An application where DBDs can be successfully used is to modify the characteristics of a material surface. The modification can target a change in its hydrophilicity, the surface activation, the introduction of functional groups, and so on. Polymeric surfaces are easy to be processed using DBDs which, in some cases, offer a high processing area.

==== Medicine ====
Dielectric barrier discharges were used to generate relatively large volume diffuse plasmas at atmospheric pressure and applied to inactivate bacteria in the mid 1990s. This eventually led to the development of a new field of applications, the biomedical applications of plasmas. In the field of biomedical application, three main approaches have emerged: direct therapy,
surface modification, and plasma polymer deposition. Plasma polymers can control and steer biological–biomaterial interactions (i.e. adhesion, proliferation, and differentiation) or inhibition of bacteria adhesion.

==== Aeronautics ====
Interest in plasma actuators as active flow control devices is growing rapidly due to their lack of mechanical parts, light weight and high response frequency.

== Properties ==
Due to their nature, these devices have the following properties:
- capacitive electric load: low power factor in range of 0.1 to 0.3
- high ignition voltage 1–10 kV
- huge amount of energy stored in electric field – requirement of energy recovery if DBD is not driven continuously
- voltages and currents during discharge event have major influence on discharge behaviour (filamented, homogeneous).

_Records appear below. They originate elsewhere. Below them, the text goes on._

`src/rtl/core/wfgdd_pkg.sv`:
```
package wfgdd_pkg;

    // agent ids are the 4-bit id fields; the table holds one entry per agent
    localparam int AGENTS = 16;
    localparam int ID_W   = 4;
    localparam int OP_W   = 3;

    typedef enum logic [OP_W-1:0] {
        OP_ADD    = 3'd0,
        OP_REMOVE = 3'd1,
        OP_TEST   = 3'd2,
        OP_CHECK  = 3'd3,
        OP_PATH   = 3'd4
    } op_t;

    typedef enum logic [2:0] {
        ST_IDLE,
        ST_START,
        ST_HEAD,
        ST_WALK,
        ST_DONE
    } state_t;

    typedef struct packed {
        logic [OP_W-1:0] op;
        logic [ID_W-1:0] waiter_id;
        logic [ID_W-1:0] holder_id;
    } cmd_t;

    typedef struct packed {
        logic            cycle_found;
        logic [ID_W-1:0] path_agent;
        logic            is_last;
    } res_t;

endpackage

```
`src/rtl/core/wait_for_graph_deadlock_detector_top.sv`:
```
// one item at a time: a beat is taken in idle and decoded the next cycle; add and remove end there
// test and check then walk the holder chain element by element until it closes or ends
// path sends a head beat, then one beat per chain element
// results leave through an output register; a stalled output holds the walk
// reset: asynchronous active low, clears all edges and the control state; holder
// entries are undefined until added
module wait_for_graph_deadlock_detector_top (
    input  logic        clk,
    input  logic        rst_n,
    input  logic        s_axis_tvalid,
    output logic        s_axis_tready,
    input  logic [15:0] s_axis_tdata,   // op[2:0], waiter_id[6:3], holder_id[10:7], zero fill
    output logic        m_axis_tvalid,
    input  logic        m_axis_tready,
    output logic [7:0]  m_axis_tdata,   // cycle_found[0], path_agent[4:1], zero fill
    output logic        m_axis_tlast    // is_last
);
    import wfgdd_pkg::*;

    cmd_t cmd_w;
    res_t res_w;
    logic res_valid_w;
    logic res_ready_w;

    logic            m_valid_reg;
    logic            m_cycle_reg;
    logic [ID_W-1:0] m_agent_reg;
    logic            m_last_reg;

    // unpack the input beat
    assign cmd_w.op        = s_axis_tdata[OP_W-1:0];
    assign cmd_w.waiter_id = s_axis_tdata[OP_W+ID_W-1:OP_W];
    assign cmd_w.holder_id = s_axis_tdata[OP_W+2*ID_W-1:OP_W+ID_W];

    // table, visited marks and the chain walker
    wfgdd_engine u_engine (
        .clk       (clk),
        .rst_n     (rst_n),
        .cmd_valid (s_axis_tvalid),
        .cmd       (cmd_w),
        .cmd_ready (s_axis_tready),
        .res_valid (res_valid_w),
        .res       (res_w),
        .res_ready (res_ready_w)
    );

    // output register: the walker is held while a waiting beat is not taken
    assign res_ready_w = !m_valid_reg || m_axis_tready;

    always_ff @(posedge clk or negedge rst_n)
    begin
        if (!rst_n)
        begin
            m_valid_reg <= 1'b0;
        end
        else if (res_ready_w)
        begin
            m_valid_reg <= res_valid_w;
        end
    end

    // output payload, no reset needed
    always_ff @(posedge clk)
    begin
        if (res_ready_w && res_valid_w)
        begin
            m_cycle_reg <= res_w.cycle_found;
            m_agent_reg <= res_w.path_agent;
            m_last_reg  <= res_w.is_last;
        end
    end

    assign m_axis_tvalid = m_valid_reg;
    assign m_axis_tdata  = {3'b000, m_agent_reg, m_cycle_reg};
    assign m_axis_tlast  = m_last_reg;

endmodule

```
`src/rtl/core/wfgdd_engine.sv`:
```
module wfgdd_engine (
    input  logic              clk,
    input  logic              rst_n,
    input  logic              cmd_valid,
    input  wfgdd_pkg::cmd_t   cmd,
    output logic              cmd_ready,
    output logic              res_valid,
    output wfgdd_pkg::res_t   res,
    input  logic              res_ready
);
    import wfgdd_pkg::*;

    state_t state_reg, state_next;

    cmd_t            cmd_reg;
    logic [ID_W-1:0] cur_reg;
    logic            first_reg;
    logic            cyc_reg;

    // holder table, one synchronous read port
    logic [ID_W-1:0] table_mem [AGENTS];
    logic [ID_W-1:0] rd_data_reg;

    logic [AGENTS-1:0] edge_valid_reg;
    logic [AGENTS-1:0] visited_reg;

    // control strobes
    logic            take_cmd;
    logic            rd_en;
    logic [ID_W-1:0] rd_addr;
    logic            wr_en;
    logic            clr_edge;
    logic            clr_visited;
    logic            advance;
    logic            load_cur;
    logic [ID_W-1:0] cur_load_val;
    logic            load_cyc;
    logic            cyc_load_val;

    logic [ID_W-1:0] cur_w;
    logic            hit;
    logic            stop;
    op_t             op_w;

    assign op_w  = op_t'(cmd_reg.op);
    // test and path take the first link from a register, other links come from the table read register
    assign cur_w = first_reg ? cur_reg : rd_data_reg;
    assign hit   = (cur_w == cmd_reg.waiter_id);
    assign stop  = hit || visited_reg[cur_w] || !edge_valid_reg[cur_w];

    // next state
    always_comb
    begin
        state_next = state_reg;
        case (state_reg)
            ST_IDLE:
            begin
                if (cmd_valid)
                begin
                    state_next = ST_START;
                end
            end
            ST_START:
            begin
                case (op_w)
                    OP_TEST:
                    begin
                        if (cmd_reg.waiter_id == cmd_reg.holder_id)
                        begin
                            state_next = ST_DONE;
                        end
                        else
                        begin
                            state_next = ST_WALK;
                        end
                    end
                    OP_CHECK:
                    begin
                        if (edge_valid_reg[cmd_reg.waiter_id])
                        begin
                            state_next = ST_WALK;
                        end
                        else
                        begin
                            state_next = ST_DONE;
                        end
                    end
                    OP_PATH:  state_next = ST_HEAD;
                    default:  state_next = ST_IDLE;
                endcase
            end
            ST_HEAD:
            begin
                if (res_ready)
                begin
                    state_next = ST_WALK;
                end
            end
            ST_WALK:
            begin
                if (stop && res_ready)
                begin
                    state_next = ST_IDLE;
                end
            end
            ST_DONE:
            begin
                if (res_ready)
                begin
                    state_next = ST_IDLE;
                end
            end
            default: state_next = ST_IDLE;
        endcase
    end

    // outputs and strobes
    always_comb
    begin
        cmd_ready    = 1'b0;
        take_cmd     = 1'b0;
        res_valid    = 1'b0;
        res          = '0;
        rd_en        = 1'b0;
        rd_addr      = cur_w;
        wr_en        = 1'b0;
        clr_edge     = 1'b0;
        clr_visited  = 1'b0;
        advance      = 1'b0;
        load_cur     = 1'b0;
        cur_load_val = cmd_reg.holder_id;
        load_cyc     = 1'b0;
        cyc_load_val = 1'b0;
        case (state_reg)
            ST_IDLE:
            begin
                cmd_ready = 1'b1;
                take_cmd  = cmd_valid;
            end
            ST_START:
            begin
                clr_visited = 1'b1;
                case (op_w)
                    OP_ADD:    wr_en    = 1'b1;
                    OP_REMOVE: clr_edge = 1'b1;
                    OP_TEST:
                    begin
                        load_cur     = 1'b1;
                        load_cyc     = 1'b1;
                        cyc_load_val = 1'b1;
                    end
                    OP_CHECK:
                    begin
                        // fetch the waiter's holder, walk starts there
                        rd_en    = 1'b1;
                        rd_addr  = cmd_reg.waiter_id;
                        load_cyc = 1'b1;
                    end
                    default: ;
                endcase
            end
            ST_HEAD:
            begin
                res_valid       = 1'b1;
                res.path_agent  = cmd_reg.waiter_id;
                if (res_ready)
                begin
                    load_cur = 1'b1;
                end
            end
            ST_WALK:
            begin
                if (op_w == OP_PATH)
                begin
                    res_valid      = 1'b1;
                    res.path_agent = cur_w;
                    res.is_last    = stop;
                    if (res_ready && !stop)
                    begin
                        advance = 1'b1;
                    end
                end
                else if (stop)
                begin
                    res_valid       = 1'b1;
                    res.cycle_found = hit;
                    res.is_last     = 1'b1;
                end
                else
                begin
                    advance = 1'b1;
                end
                rd_en = advance;
            end
            ST_DONE:
            begin
                res_valid       = 1'b1;
                res.cycle_found = cyc_reg;
                res.is_last     = 1'b1;
            end
            default: ;
        endcase
    end

    always_ff @(posedge clk or negedge rst_n)
    begin
        if (!rst_n)
        begin
            state_reg      <= ST_IDLE;
            edge_valid_reg <= '0;
            visited_reg    <= '0;
            first_reg      <= 1'b0;
        end
        else
        begin
            state_reg <= state_next;
            if (wr_en)
            begin
                edge_valid_reg[cmd_reg.waiter_id] <= 1'b1;
            end
            if (clr_edge)
            begin
                edge_valid_reg[cmd_reg.waiter_id] <= 1'b0;
            end
            if (clr_visited)
            begin
                visited_reg <= '0;
            end
            else if (advance)
            begin
                visited_reg[cur_w] <= 1'b1;
            end
            if (load_cur)
            begin
                first_reg <= 1'b1;
            end
            else if (advance || (state_reg == ST_START))
            begin
                first_reg <= 1'b0;
            end
        end
    end

    always_ff @(posedge clk)
    begin
        if (take_cmd)
        begin
            cmd_reg <= cmd;
        end
        if (load_cur)
        begin
            cur_reg <= cur_load_val;
        end
        if (load_cyc)
        begin
            cyc_reg <= cyc_load_val;
        end
    end

    // table memory
    always_ff @(posedge clk)
    begin
        if (wr_en)
        begin
            table_mem[cmd_reg.waiter_id] <= cmd_reg.holder_id;
        end
        if (rd_en)
        begin
            rd_data_reg <= table_mem[rd_addr];
        end
    end

endmodule
```
`config.mk`:
```
export PLATFORM = sky130hd
export DESIGN_NAME = wait_for_graph_deadlock_detector_top
export DESIGN_NICKNAME = d
export VERILOG_FILES = /design/src/rtl/core/wfgdd_pkg.sv /design/src/rtl/core/wait_for_graph_deadlock_detector_top.sv /design/src/rtl/core/wfgdd_engine.sv
export SDC_FILE = /design/constraint.sdc
export NUM_CORES = 1
export LEC_CHECK = 0
export ABC_CLOCK_PERIOD_IN_PS = 3000
export BUFFER_PORTS_ARGS = -buffer_cell sky130_fd_sc_hd__buf_4
export CORE_ASPECT_RATIO = 0.6
export CORE_MARGIN = 10
export CORE_UTILIZATION = 55
export CTS_BUF_LIST = sky130_fd_sc_hd__clkbuf_16
export DETAILED_ROUTE_END_ITERATION = 6
export PLACE_DENSITY = 0.83
export SYNTH_ARGS = -nofsm -noshare
export SYNTH_HDL_FRONTEND = slang
export SYNTH_HIERARCHICAL = 1
export SYNTH_SLANG_ARGS = --single-unit
export TNS_END_PERCENT = 20
```
`constraint.sdc`:
```
create_clock -name clk -period 3 [get_ports clk]
set_clock_uncertainty 0.1 [all_clocks]
set_input_delay 0.45 -clock clk [delete_from_list [all_inputs] [get_ports clk]]
set_output_delay 0.45 -clock clk [all_outputs]
set_load 0.03 [all_outputs]
```
Word-level counts from Yosys, hierarchy flattened

Memories as Yosys holds them, arrays and structs flattened. A register that Yosys moved wholly into a read port is not among the register bits.
Index checks and enable logic that the tools add are counted.
Widths: inputs -> output; s select.

Equal/unequal tests: 14
Multiplexer cells: 57
Magnitude comparators: 4
Bitwise logic cells: 4
Reductions and logical operators: 19

Operator list:

| operator           | count |
|---|---|
| $mux 16            | 4 |
| $or 16x16->16      | 2 |
| $mux 1             | 30 |
| $mux 3             | 6 |
| $and 16x16->16     | 1 |
| $mux 4             | 4 |
| $not 16->16        | 1 |
| $pmux 3 s5         | 1 |
| $bmux 1 s4         | 3 |
| $eq 3x2->1 const B | 4 |
| $lt 4x5->1 const B | 2 |
| $pmux 1 s2         | 5 |
| $pmux 3 s3         | 1 |
| $demux 1 s4        | 2 |
| $eq 4x4->1         | 2 |
| $ge 4x1->1 const B | 2 |
| $pmux 4 s2         | 1 |
| $eq 3x1->1 const B | 2 |
| $eq 3x3->1 const B | 2 |
| $logic_not 3->1    | 2 |
| $ne 2x2->1 const B | 3 |
| $logic_and 1x1->1  | 5 |
| $logic_or 1x1->1   | 4 |
| $reduce_and 4->1   | 1 |
| other kinds (4)    | 8 |

Bits in registers: 59
Memories kept: 1
Bits in writable memories: 64
Bits of input ports: 20
Word-level logic and storage cells: 112

Memories:

| name               | words | width | read ports | clocked after memory_dff | write ports | line               | source |
|---|---|---|---|---|---|---|---|
| u_engine.table_mem | 16    | 4     | 1          | 1                        | 1           | wfgdd_engine.sv:21 | `logic [ID_W-1:0] table_mem [AGENTS];` |

Longest topological paths before layout

Gate-level depths: netlist of the first run.

Depth in word-level cells: 13
Gate-level depth with buffers: 9
Depth with buffers taken out: 7

By module

Netlist of the first run, hierarchy kept.

Modules (own cells, without submodules):

| module                               | cells an instance | sequential area each (um^2) | area an instance (um^2) | instances |
|---|---|---|---|---|
| wfgdd_engine                         | 416               | 3423.3                      | 5550.3                  | 1 |
| wait_for_graph_deadlock_detector_top | 15                | 205.2                       | 267.8                   | 1 |

Worst setup path after synthesis of the first run

OpenSTA, ideal clock, no wires.

Path type: register to register
From: reg u_engine.state_reg[1]
To: reg u_engine.rd_data_reg[0], read port of u_engine.table_mem, data pin
Arrival: 2.538 ns
Period minus slack after synthesis: 2.901 ns
Library setup time: 0.263 ns
Cell stages (with the launch flop): 10
Setup slack: 0.099 ns
Cell sequence: dfrtp_1 buf_2 or3b_1 and4bb_1 buf_6 mux2i_4 buf_6 mux4_1 nand2_1 nand4_1

Cells in the longest elaborated chain, start to end: 2
Elaborated cells between the ends (all ways): 4
Those cells by class: 2 x eq/ne; 2 x mux

Ends and longest elaborated chain:

| what                                            | line                | source |
|---|---|---|
| start, declared                                 | wfgdd_engine.sv:13  | `state_t state_reg, state_next;` |
| start signal, assigned                          | wfgdd_engine.sv:216 | `state_reg <= state_next;` |
| $eq 3x2->1 / $eq 3x1->1 (equally long branches) | wfgdd_engine.sv:134 | `case (state_reg)` |
| $pmux 1 s2 / $mux 4 (equally long branches)     | wfgdd_engine.sv:134 |  |
| end, declared                                   | wfgdd_engine.sv:22  | `logic [ID_W-1:0] rd_data_reg;` |

Several ways; a longest one is shown, not always the timed one.
A chain may end at the register's enable or synchronous reset.

Final worst setup path of the first run

From: reg u_engine.first_reg
To: reg m_agent_reg[0] (enable)

Cells in the longest elaborated chain, start to end: 9
Elaborated cells between the ends (all ways): 13
Those cells by class: 1 x eq/ne; 8 x mux; 4 x reduce/logical

Ends and longest elaborated chain:

| what                                                       | line                                       | source |
|---|---|---|
| start, declared                                            | wfgdd_engine.sv:17                         | `logic first_reg;` |
| start signal, assigned                                     | wfgdd_engine.sv:212                        | `first_reg <= 1'b0;` |
| start signal, assigned                                     | wfgdd_engine.sv:235                        | `first_reg <= 1'b1;` |
| start signal, assigned                                     | wfgdd_engine.sv:239                        | `first_reg <= 1'b0;` |
| $mux 4 *                                                   | wfgdd_engine.sv:47                         | `assign cur_w = first_reg ? cur_reg : rd_data_reg;` |
| $bmux 1 s4                                                 | wfgdd_engine.sv:49                         | `assign stop = hit \|\| visited_reg[cur_w] \|\| !edge_valid_reg[cur_w];` |
| $mux 1 (implied by the code)                               | wfgdd_engine.sv:49                         |  |
| $logic_or 1x1->1 / $logic_not 1->1 (equally long branches) | wfgdd_engine.sv:49                         |  |
| $logic_or 1x1->1 *                                         | wfgdd_engine.sv:49                         |  |
| $mux 1 *                                                   | wfgdd_engine.sv:183                        | `else if (stop)` |
| $mux 1 *                                                   | wfgdd_engine.sv:173                        | `if (op_w == OP_PATH)` |
| $pmux 1 s2 *                                               | wfgdd_engine.sv:134                        |  |
| net res_valid_w                                            | wait_for_graph_deadlock_detector_top.sv:22 | `logic res_valid_w;` |
| $logic_and 1x1->1 *                                        | wait_for_graph_deadlock_detector_top.sv:65 | `if (res_ready_w && res_valid_w)` |
| end signal, assigned                                       | wait_for_graph_deadlock_detector_top.sv:68 | `m_agent_reg <= res_w.path_agent;` |
| end, declared                                              | wait_for_graph_deadlock_detector_top.sv:27 | `logic [ID_W-1:0] m_agent_reg;` |

The timed path passes the listed nets; every way through them passes the cells marked *. The select of a mux whose other input is x is not followed.

==> qor.txt, run 1 <==
Number of distinct library cells after synthesis: 53
Layout Nets: 498
Final min period: 2.88 ns
PortBufs: 22
Post-DRT Antenna Nets: 0
Setup crit end kind: flip-flop
Die Wd: 153 um
Cell area after synthesis: 5820 sq um
Crit path max fanout: 15
Sink Count: 127
Ranking of synthesized cells by area: edfxtp_1 46%, dfrtp_1 16%, mux4_2 5.4%
Synth top cells by count: 90 x edfxtp_1, 48 x nand2_1, 37 x dfrtp_1
Total number of H-tree levels: 4
Clock transition at path regs: 0.06 ns
Dpl cell area: 6260 sq um
DR vias/cell: 6.40
Crit path cell chain: mux2i_1 > xnor2_1 > nor4_2 > nor4_1 > a31o_2 > a32oi_1 > and2_4
Pwr per Cell Area: 972 nW/um^2
Die Footprint: 15200 sq um
Non-Filler Cell Area, Final: 6920 sq um
Std cell rows: 28
Root Driver: clkbuf_16
Warnings, synthesis: 6
Most frequent cell after synthesis: edfxtp_1
Initial DRC Count: 516
Hold Fails Final Rpt: 0
Routed wire per std cell: 22.3 um
Synth Register Bits: 127
Worst-margin pin slew: 0.700 ns
Pre-antenna DRT Iters: 6
DRC viols: 0
First-pass GRT wire length: 22400 um
Skew-Pair Late Insertion Delay: 0.42 ns
TritonCTS clock tree: done
Setup_tns: 0 ns
Leak Pwr: 2.57 nW
Max Fclk: 0.347 GHz
Largest area contributor in the netlist: edfxtp_1
Chip height: 99.7 um
Synth top area share: 46.5%
Starting Density: 57.7%
Post-DP HPWL: 9980 um
Largest net degree at the start of global routing: 38
Post-synth ARST share: 29.1%
CORE AREA: 10100 sq um
CP max stage delay: 0.53 ns
Final Slew Violations: 0
Total gr overflow: 0
Ports: 31
Via count: 4004
Period utilization: 96.2%
Worst setup path category: flip-flop to flip-flop
Largest register FFs: 64
CTS max path bufs: 2
Worst VDD drop: 0.782 mV
Register area share after synthesis: 62.4%
Ys flop type: edfxtp_1
Drt total wl: 14000 um
HP Class: input pin to flip-flop
Slowest cell on crit path: dfrtp_2
Antenna fix cells: 0
Slew HR: 53.3%
Number of flops mapped to enable cells by yosys: 90
Cell count after synthesis: 431
Vias in the first global route: 3961
MaxCap Viol Count: 0
Post-CTS Setup Inserts: 0
CP startpoint kind: flip-flop
WP data required: 3.03 ns
Tot GR Track Use: 18.8%
Mean Syn Cell Area: 13.5 sq um
Antenna violations before repair: 0
Crit path arrival time: 2.91 ns
Total CTS buffers: 17
Unrepaired setup endpoints after global routing: no
Final Core Density: 68.6%
Outcome: finished, final reports clean
RD Place Congestion: 0.949
Area Growth Syn to Fin: 18.9%
# setup viols final: 0
Layout cells sized above 1: 23.4%
==> repair_timing <==
item	in CTS	in global routing
endpoints found under the hold margin	37	0
hold buffers	1	0
gates resized for setup	0	2
endpoints found under the setup margin	0	23
==> critical path, delay by kind of cell, from the launching register on <==
kind	cells	cell delay, ns
compound gates	2	0.51
xor+xnor	1	0.12
flops	1	0.53
mux	1	0.41
simple gates	3	0.91
==> metrics by stage <==
step | total power [mW] | worst slack (ns) | hold slack [ns] | std cells
after floorplan | 3.74 | 0.0989 | 0.0544 | 433
after global placement | 4.36 | 0.0852 | 0.333 | 593
after detailed placement | 4.45 | 0.0515 | 0.345 | 593
after CTS | 6.69 | 0.0372 | 0.0912 | 626
after global routing | 7.00 | 0.0309 | 0.0933 | 626
final | 6.73 | 0.115 | 0.108 | 626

Operation with continuous sine waves or square waves is mostly used in high power industrial installations. Pulsed operation of DBDs may lead to higher discharge efficiencies.

== Driving circuits ==

Drivers for this type of electric load are power HF-generators that in many cases contain a transformer for high voltage generation. They resemble the control gear used to operate compact fluorescent lamps or cold cathode fluorescent lamps. The operation mode and the topologies of circuits to operate [DBD] lamps with continuous sine or square waves are similar to those standard drivers. In these cases, the energy that is stored in the DBD's capacitance does not have to be recovered to the intermediate supply after each ignition. Instead, it stays within the circuit (oscillates between the [DBD]'s capacitance and at least one inductive component of the circuit) and only the real power, that is consumed by the lamp, has to be provided by the power supply. Differently, drivers for pulsed operation suffer from rather low power factor and in many cases must fully recover the DBD's energy. Since pulsed operation of [DBD] lamps can lead to increased lamp efficiency, international research led to suiting circuit concepts. Basic topologies are resonant flyback and resonant half bridge. A flexible circuit, that combines the two topologies is given in two patent applications, and may be used to adaptively drive DBDs with varying capacitance.

An overview of different circuit concepts for the pulsed operation of DBD optical radiation sources is given in "Resonant Behaviour of Pulse Generators for the Efficient Drive of Optical Radiation Sources Based on Dielectric Barrier Discharges".